Shortly before this past summer began, I began reading Mark Musa's interpretation and commentary of Dante Alighieri's famous La Divina Commedia, beginning with Inferno. To be honest, I've never read any other translation, so I have nothing to compare with Musa's work, yet I still thought it to be excellent and very well presented. Not only does Musa translate the vulgar poetry into English (vulgar here meaning Italian, rather than the ancient Latin which was the lingua franca for major works,) but he brings it to life by explaining the back story of Dante's life and the socio-political backdrop of the feuding criminal classes between which power waned and waxed for the Ghibellines and the Guelphs.

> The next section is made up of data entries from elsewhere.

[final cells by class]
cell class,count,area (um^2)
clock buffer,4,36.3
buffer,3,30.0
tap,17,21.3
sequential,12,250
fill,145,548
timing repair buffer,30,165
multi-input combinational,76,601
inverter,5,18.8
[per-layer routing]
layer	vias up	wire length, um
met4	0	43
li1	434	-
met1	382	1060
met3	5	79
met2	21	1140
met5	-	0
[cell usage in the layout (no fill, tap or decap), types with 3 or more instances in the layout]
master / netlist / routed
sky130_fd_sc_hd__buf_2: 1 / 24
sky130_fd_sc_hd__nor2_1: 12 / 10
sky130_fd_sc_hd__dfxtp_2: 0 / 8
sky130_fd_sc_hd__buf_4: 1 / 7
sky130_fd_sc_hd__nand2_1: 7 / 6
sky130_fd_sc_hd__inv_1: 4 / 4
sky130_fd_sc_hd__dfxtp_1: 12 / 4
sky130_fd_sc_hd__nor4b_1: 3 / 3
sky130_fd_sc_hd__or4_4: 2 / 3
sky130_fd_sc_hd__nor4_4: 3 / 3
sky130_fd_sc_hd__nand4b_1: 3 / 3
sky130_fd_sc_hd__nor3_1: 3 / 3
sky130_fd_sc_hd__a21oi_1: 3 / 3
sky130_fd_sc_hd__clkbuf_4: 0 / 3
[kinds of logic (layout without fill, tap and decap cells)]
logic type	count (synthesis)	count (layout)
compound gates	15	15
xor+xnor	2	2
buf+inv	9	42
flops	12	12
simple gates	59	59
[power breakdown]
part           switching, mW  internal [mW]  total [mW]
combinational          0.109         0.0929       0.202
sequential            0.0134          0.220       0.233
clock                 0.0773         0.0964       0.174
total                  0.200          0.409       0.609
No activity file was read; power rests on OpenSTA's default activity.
--- src/hw/rtl/ttdws_req_if.sv ---
interface ttdws_req_if #(
   parameter int POS_W   = 24,
   parameter int ANGLE_W = 16
);
   logic               valid;
   logic               ready;
   logic [1:0]         kind;
   logic [1:0]         action_type;
   logic [POS_W-1:0]   target_x;
   logic [POS_W-1:0]   target_z;
   logic [ANGLE_W-1:0] target_angle;

   modport source (output valid, kind, action_type, target_x, target_z, target_angle,
                   input ready);
   modport sink   (input valid, kind, action_type, target_x, target_z, target_angle,
                   output ready);
endinterface

--- src/hw/rtl/ttdws_rsp_if.sv ---
interface ttdws_rsp_if #(
   parameter int POS_W   = 24,
   parameter int ANGLE_W = 16
);
   logic               valid;
   logic               ready;
   logic [POS_W-1:0]   pos_x;
   logic [POS_W-1:0]   pos_z;
   logic [ANGLE_W-1:0] heading;
   logic [8:0]         grid_x;
   logic [8:0]         grid_z;
   logic               busy_res;
   logic               finished;

   modport source (output valid, pos_x, pos_z, heading, grid_x, grid_z, busy_res, finished,
                   input ready);
   modport sink   (input valid, pos_x, pos_z, heading, grid_x, grid_z, busy_res, finished,
                   output ready);
endinterface

--- src/hw/rtl/ttdws_cordic.sv ---
// Shared CORDIC: vectoring (bearing) or rotation (sin/cos), one iteration per cycle.
module ttdws_cordic
   import ttdws_pkg::*;
#(
   parameter int POS_W   = 24,
   parameter int ITERS   = 16
) (
   input  logic                  clock,
   input  logic                  reset,
   input  cordic_ctl_type        ctl,
   input  logic signed [POS_W:0] vec_dx,
   input  logic signed [POS_W:0] vec_dz,
   input  logic [31:0]           rot_angle,
   input  logic [15:0]           rot_step,
   output cordic_sts_type        sts,
   output logic [31:0]           acc_out,
   output logic signed [POS_W+1:0] sin_out,
   output logic signed [POS_W+1:0] cos_out
);
   localparam int XW = POS_W + 20;
   localparam int IW = $clog2(ITERS + 1);

   logic signed [XW-1:0] x_ff, x_in, y_ff, y_in;
   logic [31:0]          z_ff, z_in;
   logic [IW-1:0]        it_ff, it_in;
   logic                 mode_ff, mode_in;
   logic                 run_ff, run_in, done_ff, done_in, neg_ff, neg_in;

   logic signed [XW-1:0] xs, ys;
   logic [31:0]          at;
   logic                 dir;
   logic [47:0]          prod;
   logic [31:0]          ra;
   logic signed [XW-1:0] xr, yr;

   assign xs = x_ff >>> it_ff;
   assign ys = y_ff >>> it_ff;
   assign at = atan_tab(5'(it_ff));
   assign dir = mode_ff ? ~z_ff[31] : (y_ff > 0);
   assign prod = 48'(rot_step) * 48'(CORDIC_GAIN);

   always_comb begin
      x_in = x_ff; y_in = y_ff; z_in = z_ff; it_in = it_ff;
      mode_in = mode_ff; run_in = run_ff; done_in = 1'b0; neg_in = neg_ff;
      ra = rot_angle;
      if (ctl.cmd == CMD_VEC) begin
         mode_in = 1'b0; run_in = 1'b1; it_in = '0; neg_in = 1'b0;
         if (vec_dz < 0) begin
            x_in = -XW'(vec_dz); y_in = -XW'(vec_dx); z_in = 32'h80000000;
         end else begin
            x_in = XW'(vec_dz); y_in = XW'(vec_dx); z_in = '0;
         end
      end else if (ctl.cmd == CMD_ROT) begin
         mode_in = 1'b1; run_in = 1'b1; it_in = '0; neg_in = 1'b0;
         if (ra > 32'h40000000 && ra < 32'hC0000000) begin
            ra = ra - 32'h80000000; neg_in = 1'b1;
         end
         z_in = ra;
         x_in = XW'(prod[47:16]);
         y_in = '0;
      end else if (run_ff) begin
         if (mode_ff ? dir : dir) begin
            if (mode_ff) begin
               x_in = x_ff - ys; y_in = y_ff + xs; z_in = z_ff - at;
            end else begin
               x_in = x_ff + ys; y_in = y_ff - xs; z_in = z_ff + at;
            end
         end else begin
            if (mode_ff) begin
               x_in = x_ff + ys; y_in = y_ff - xs; z_in = z_ff + at;
            end else begin
               x_in = x_ff - ys; y_in = y_ff + xs; z_in = z_ff - at;
            end
         end
         it_in = it_ff + 1'b1;
         if (it_ff == IW'(ITERS - 1)) begin
            run_in = 1'b0; done_in = 1'b1;
         end
      end
   end

   always_ff @(posedge clock) begin
      if (reset) begin
         run_ff <= 1'b0; done_ff <= 1'b0;
      end else begin
         run_ff <= run_in; done_ff <= done_in;
      end
      x_ff <= x_in; y_ff <= y_in; z_ff <= z_in; it_ff <= it_in;
      mode_ff <= mode_in; neg_ff <= neg_in;
   end

   assign xr = (x_ff + XW'(32768)) >>> 16;
   assign yr = (y_ff + XW'(32768)) >>> 16;
   assign sin_out = neg_ff ? -(POS_W+2)'(yr) : (POS_W+2)'(yr);
   assign cos_out = neg_ff ? -(POS_W+2)'(xr) : (POS_W+2)'(xr);
   assign acc_out = z_ff;
   assign sts.busy = run_ff;
   assign sts.done = done_ff;
endmodule
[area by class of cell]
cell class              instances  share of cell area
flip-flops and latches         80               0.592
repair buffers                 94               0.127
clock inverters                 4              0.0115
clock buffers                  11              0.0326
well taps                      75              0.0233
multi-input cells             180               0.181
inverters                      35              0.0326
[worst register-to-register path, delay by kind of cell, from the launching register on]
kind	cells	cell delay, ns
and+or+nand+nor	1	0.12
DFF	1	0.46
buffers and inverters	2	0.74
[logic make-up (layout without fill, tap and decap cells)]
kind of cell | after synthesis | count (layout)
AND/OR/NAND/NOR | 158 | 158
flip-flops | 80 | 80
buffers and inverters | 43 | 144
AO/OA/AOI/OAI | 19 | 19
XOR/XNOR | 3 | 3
**src/design/r2b_pkg.sv**
```systemverilog
`default_nettype none

package r2b_pkg;

    // field widths
    localparam int PIX_W     = 24;
    localparam int BCOL_W    = 8;
    localparam int BROW_W    = 13;
    localparam int POS_W     = 6;
    localparam int IMG_W_W   = 12;
    localparam int IMG_H_W   = 16;

    // 8x8 block geometry
    localparam int BLK_BITS  = 3;
    localparam logic [BLK_BITS-1:0] BLK_LAST = '1;
    localparam logic [POS_W-1:0]    POS_LAST = '1;

    // block index over the full 12-bit column range
    localparam int BIDX_W    = IMG_W_W - BLK_BITS;

    // configuration port
    localparam int CFG_IDX_W  = 4;
    localparam int CFG_DATA_W = 16;
    localparam logic [CFG_IDX_W-1:0] REG_IMAGE_WIDTH  = CFG_IDX_W'(0);
    localparam logic [CFG_IDX_W-1:0] REG_IMAGE_HEIGHT = CFG_IDX_W'(1);

    // depth of the block request queue
    localparam int REQ_QUEUE_DEPTH = 2;

    // one block to emit
    typedef struct packed {
        logic [BIDX_W-1:0]   bcol;
        logic [BROW_W-1:0]   stripe;
        logic [BLK_BITS-1:0] last_row;
        logic [IMG_W_W-1:0]  last_col;
        logic                final_blk;
    } blk_req_t;

    // block the emitter is reading
    typedef struct packed {
        logic              busy;
        logic [BIDX_W-1:0] bcol;
    } back_status_t;

endpackage

`default_nettype wire

```
**src/design/r2b_if.sv**
```systemverilog
`default_nettype none


// block pixel channel
interface r2b_blk_if import r2b_pkg::*; ();
    logic              valid;
    logic              ready;
    logic [PIX_W-1:0]  pixel_out;
    logic [BCOL_W-1:0] block_column;
    logic [BROW_W-1:0] block_row;
    logic [POS_W-1:0]  position_in_block;
    logic              last_in_block;
    logic              last_block;

    modport source (output valid, output pixel_out, output block_column,
                    output block_row, output position_in_block,
                    output last_in_block, output last_block, input ready);
    modport sink   (input valid, input pixel_out, input block_column,
                    input block_row, input position_in_block,
                    input last_in_block, input last_block, output ready);
endinterface


`default_nettype wire

```
**src/design/r2b_back.sv**
```systemverilog
`default_nettype none

module r2b_back import r2b_pkg::*; #(
    parameter int COL_W = 11
) (
    input  wire logic                      clk,
    input  wire logic                      rst_n,
    input  wire logic                      q_empty,
    output logic                           q_pop,
    input  wire blk_req_t                  q_data,
    output back_status_t                   status,
    output logic                           ram_re,
    output logic [BLK_BITS+COL_W-1:0]      ram_raddr,
    input  wire logic [PIX_W-1:0]          ram_rdata,
    r2b_blk_if.source                      blocks
);

    typedef struct packed {
        logic [BCOL_W-1:0] bcol;
        logic [BROW_W-1:0] brow;
        logic [POS_W-1:0]  pos;
        logic              last_in_blk;
        logic              last_blk;
    } meta_t;

    typedef struct packed {
        logic [PIX_W-1:0] pix;
        meta_t            meta;
    } beat_t;

    logic                active_reg, active_next;
    blk_req_t            req_reg, req_next;
    logic [POS_W-1:0]    pos_reg, pos_next;
    logic                rd_pend_reg;
    meta_t               meta_pend_reg, issue_meta;
    logic                out_v_reg, out_v_next;
    beat_t               out_reg, out_next;
    logic                skid_v_reg, skid_v_next;
    beat_t               skid_reg, skid_next;

    logic                pop_out;
    logic [1:0]          occ_after;
    logic                issue;
    logic                last_issue;
    logic                load;
    logic [BLK_BITS-1:0] blk_i;
    logic [BLK_BITS-1:0] blk_j;
    logic [BLK_BITS-1:0] src_row;
    logic [IMG_W_W-1:0]  col_full;
    logic [IMG_W_W-1:0]  src_col;
    beat_t               in_beat;

    // read credit: output register, skid and read in flight hold at most two
    assign pop_out    = out_v_reg && blocks.ready;
    assign occ_after  = 2'(out_v_reg) + 2'(skid_v_reg) + 2'(rd_pend_reg) - 2'(pop_out);
    assign issue      = active_reg && (occ_after < 2'd2);
    assign last_issue = issue && (pos_reg == POS_LAST);
    assign load       = !q_empty && (!active_reg || last_issue);
    assign q_pop      = load;

    assign status.busy = active_reg;
    assign status.bcol = req_reg.bcol;

    // edge replication on source row and column
    assign blk_i    = pos_reg[POS_W-1:BLK_BITS];
    assign blk_j    = pos_reg[BLK_BITS-1:0];
    assign src_row  = (blk_i < req_reg.last_row) ? blk_i : req_reg.last_row;
    assign col_full = {req_reg.bcol, blk_j};
    assign src_col  = (col_full > req_reg.last_col) ? req_reg.last_col : col_full;

    assign ram_re    = issue;
    assign ram_raddr = {src_row, COL_W'(src_col)};

    assign issue_meta.bcol        = req_reg.bcol[BCOL_W-1:0];
    assign issue_meta.brow        = req_reg.stripe;
    assign issue_meta.pos         = pos_reg;
    assign issue_meta.last_in_blk = (pos_reg == POS_LAST);
    assign issue_meta.last_blk    = req_reg.final_blk;

    // block sequencing
    always_comb
    begin
        active_next = active_reg;
        req_next    = req_reg;
        pos_next    = pos_reg;
        if (issue)
        begin
            pos_next = pos_reg + 1'b1;
        end
        if (load)
        begin
            active_next = 1'b1;
            req_next    = q_data;
            pos_next    = '0;
        end
        else if (last_issue)
        begin
            active_next = 1'b0;
        end
    end

    // output register and skid stage
    assign in_beat = {ram_rdata, meta_pend_reg};

    always_comb
    begin
        out_v_next  = out_v_reg;
        out_next    = out_reg;
        skid_v_next = skid_v_reg;
        skid_next   = skid_reg;
        if (out_v_reg && !pop_out)
        begin
            if (!skid_v_reg && rd_pend_reg)
            begin
                skid_v_next = 1'b1;
                skid_next   = in_beat;
            end
        end
        else if (skid_v_reg)
        begin
            out_v_next  = 1'b1;
            out_next    = skid_reg;
            skid_v_next = rd_pend_reg;
            skid_next   = in_beat;
        end
        else if (rd_pend_reg)
        begin
            out_v_next  = 1'b1;
            out_next    = in_beat;
            skid_v_next = 1'b0;
        end
        else
        begin
            out_v_next = 1'b0;
        end
    end

    always_ff @(posedge clk or negedge rst_n)
    begin
        if (!rst_n)
        begin
            active_reg  <= 1'b0;
            pos_reg     <= '0;
            rd_pend_reg <= 1'b0;
            out_v_reg   <= 1'b0;
            skid_v_reg  <= 1'b0;
        end
        else
        begin
            active_reg  <= active_next;
            pos_reg     <= pos_next;
            rd_pend_reg <= issue;
            out_v_reg   <= out_v_next;
            skid_v_reg  <= skid_v_next;
        end
    end

    // payload registers
    always_ff @(posedge clk)
    begin
        req_reg       <= req_next;
        meta_pend_reg <= issue_meta;
        out_reg       <= out_next;
        skid_reg      <= skid_next;
    end

    assign blocks.valid             = out_v_reg;
    assign blocks.pixel_out         = out_reg.pix;
    assign blocks.block_column      = out_reg.meta.bcol;
    assign blocks.block_row         = out_reg.meta.brow;
    assign blocks.position_in_block = out_reg.meta.pos;
    assign blocks.last_in_block     = out_reg.meta.last_in_blk;
    assign blocks.last_block        = out_reg.meta.last_blk;

    a_credit: assert property (@(posedge clk) disable iff (!rst_n)
        $countones({out_v_reg, skid_v_reg, rd_pend_reg}) <= 2)
        else $error("read issued without room in output stages");

    a_pos_order: assert property (@(posedge clk) disable iff (!rst_n)
        pop_out && !out_reg.meta.last_in_blk
        |=> !out_v_reg || out_reg.meta.pos == POS_W'($past(out_reg.meta.pos) + 1'b1))
        else $error("block pixels out of order");

endmodule

`default_nettype wire

```
**src/flat_wrapper.sv**
```systemverilog
// flat-port wrapper written by rule: the top's interface ports become plain ports
module r2b_back_flat import r2b_pkg::*;
#(
    parameter int COL_W = 11
)
  (clk, rst_n, q_empty, q_pop, q_data, status, ram_re, ram_raddr, ram_rdata, blocks_valid, blocks_pixel_out, blocks_block_column, blocks_block_row, blocks_position_in_block, blocks_last_in_block, blocks_last_block, blocks_ready);
  r2b_blk_if blocks_i ();
  input  wire logic clk;
  input  wire logic rst_n;
  input  wire logic q_empty;
  output logic q_pop;
  input  wire blk_req_t q_data;
  output back_status_t status;
  output logic ram_re;
  output logic [BLK_BITS+COL_W-1:0] ram_raddr;
  input  wire logic [PIX_W-1:0] ram_rdata;
  output wire logic [$bits(blocks_i.valid)-1:0] blocks_valid;
  output wire logic [$bits(blocks_i.pixel_out)-1:0] blocks_pixel_out;
  output wire logic [$bits(blocks_i.block_column)-1:0] blocks_block_column;
  output wire logic [$bits(blocks_i.block_row)-1:0] blocks_block_row;
  output wire logic [$bits(blocks_i.position_in_block)-1:0] blocks_position_in_block;
  output wire logic [$bits(blocks_i.last_in_block)-1:0] blocks_last_in_block;
  output wire logic [$bits(blocks_i.last_block)-1:0] blocks_last_block;
  input wire logic [$bits(blocks_i.ready)-1:0] blocks_ready;
  assign blocks_valid = blocks_i.valid;
  assign blocks_pixel_out = blocks_i.pixel_out;
  assign blocks_block_column = blocks_i.block_column;
  assign blocks_block_row = blocks_i.block_row;
  assign blocks_position_in_block = blocks_i.position_in_block;
  assign blocks_last_in_block = blocks_i.last_in_block;
  assign blocks_last_block = blocks_i.last_block;
  assign blocks_i.ready = blocks_ready;
  r2b_back #(.COL_W(COL_W)) u_core (.clk(clk), .rst_n(rst_n), .q_empty(q_empty), .q_pop(q_pop), .q_data(q_data), .status(status), .ram_re(ram_re), .ram_raddr(ram_raddr), .ram_rdata(ram_rdata), .blocks(blocks_i));
endmodule
```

With my Jewish Orthodox upbringing, I could relate to Dante's overall theological theme, although he obviously based it upon the Christian version of events. One technique, or device have you, stands out quite clearly in my mind; that of contropasso, a very key element to interpreting his allegory. In Hebraic terms the principle is known as midah keneged midah, which is to say measure for measure.
Many people like to think that God is a mean old cosmic tyrant who likes to inflict cruelty upon his creation for sport. Far from it, the concept of midah keneged midah is not a petty game of divine retribution, but rather expresses a concept akin to Immanuel Kant's categorical imperative; the maxim that "Act only according to that maxim whereby you can at the same time will that it should become a universal law."
In other words, God is so fair with us, that not only will he not judge us by what he expected from us, but rather according to the very same standards of justice that we ourselves judged to be correct. This is not to say that if one chooses to disobey God that there are no damaging consequences, only that God won't hold one guilty for acting according to the maxims that he or she believed to be universally true.
On Judgement Day™ God will scroll and scrub through this persons' life and check to see if the persons' actions were motivated according to these principles that he claimed to adhere to and flag those inconsistencies, where the man claims to adhere to moral code x, but acts contrarily to his own belief system. In that case the person is found to be intellectually dishonest, and the purpose of his contropasso is remedy his dysfunction.
One of the more enlightening chapters spoke of Dante's encounter with the level of hell reserved for hypocrites, in which the tormented are marched around bedecked in a friars vestment seemingly made of fine-woven gold. These robes however are lined with lead on the inside, making each step a back-breaking experience for the sinner.
Musa humbly explains that Dante's subtle contropasso here is as follows: The word 'hypocrite' stems from the Greek word ypo'krita, that in Latin would translate to superauratus, both meaning, "that which is covered with gold", implying an inferior non-gold substance constituting the interior portion, a striking simile to the hypocrite who pretends to be of noble stature and hides the ugly nature behind his golden veneer. A double-entendre, if I may call it that is inherent in Dante's ingenious choice of punishment.
Incidentally, I happen to think that the word krita meaning 'gold' is related to both carat and Crete, but I can't find any backup to that. And the root ypo is the opposite of Latin's super, the former like the prefix "hypo" indicating that which lies underneath, and the latter what is above, so I'm not exactly sure of how the word relates to the way Dante wants it to. Super is definitely related to Hebrew's TZa'PEh, which means to coat, or cover with an above layer, although it would have been nice if the Hebrew word for hypocrite would be a gold-coated TZaPUY-ZaHaV, the actual term is a more benign TZVoo'Ee, "the one who is painted", a reference to the same concept expressing that which haves a deceiving outer appearance.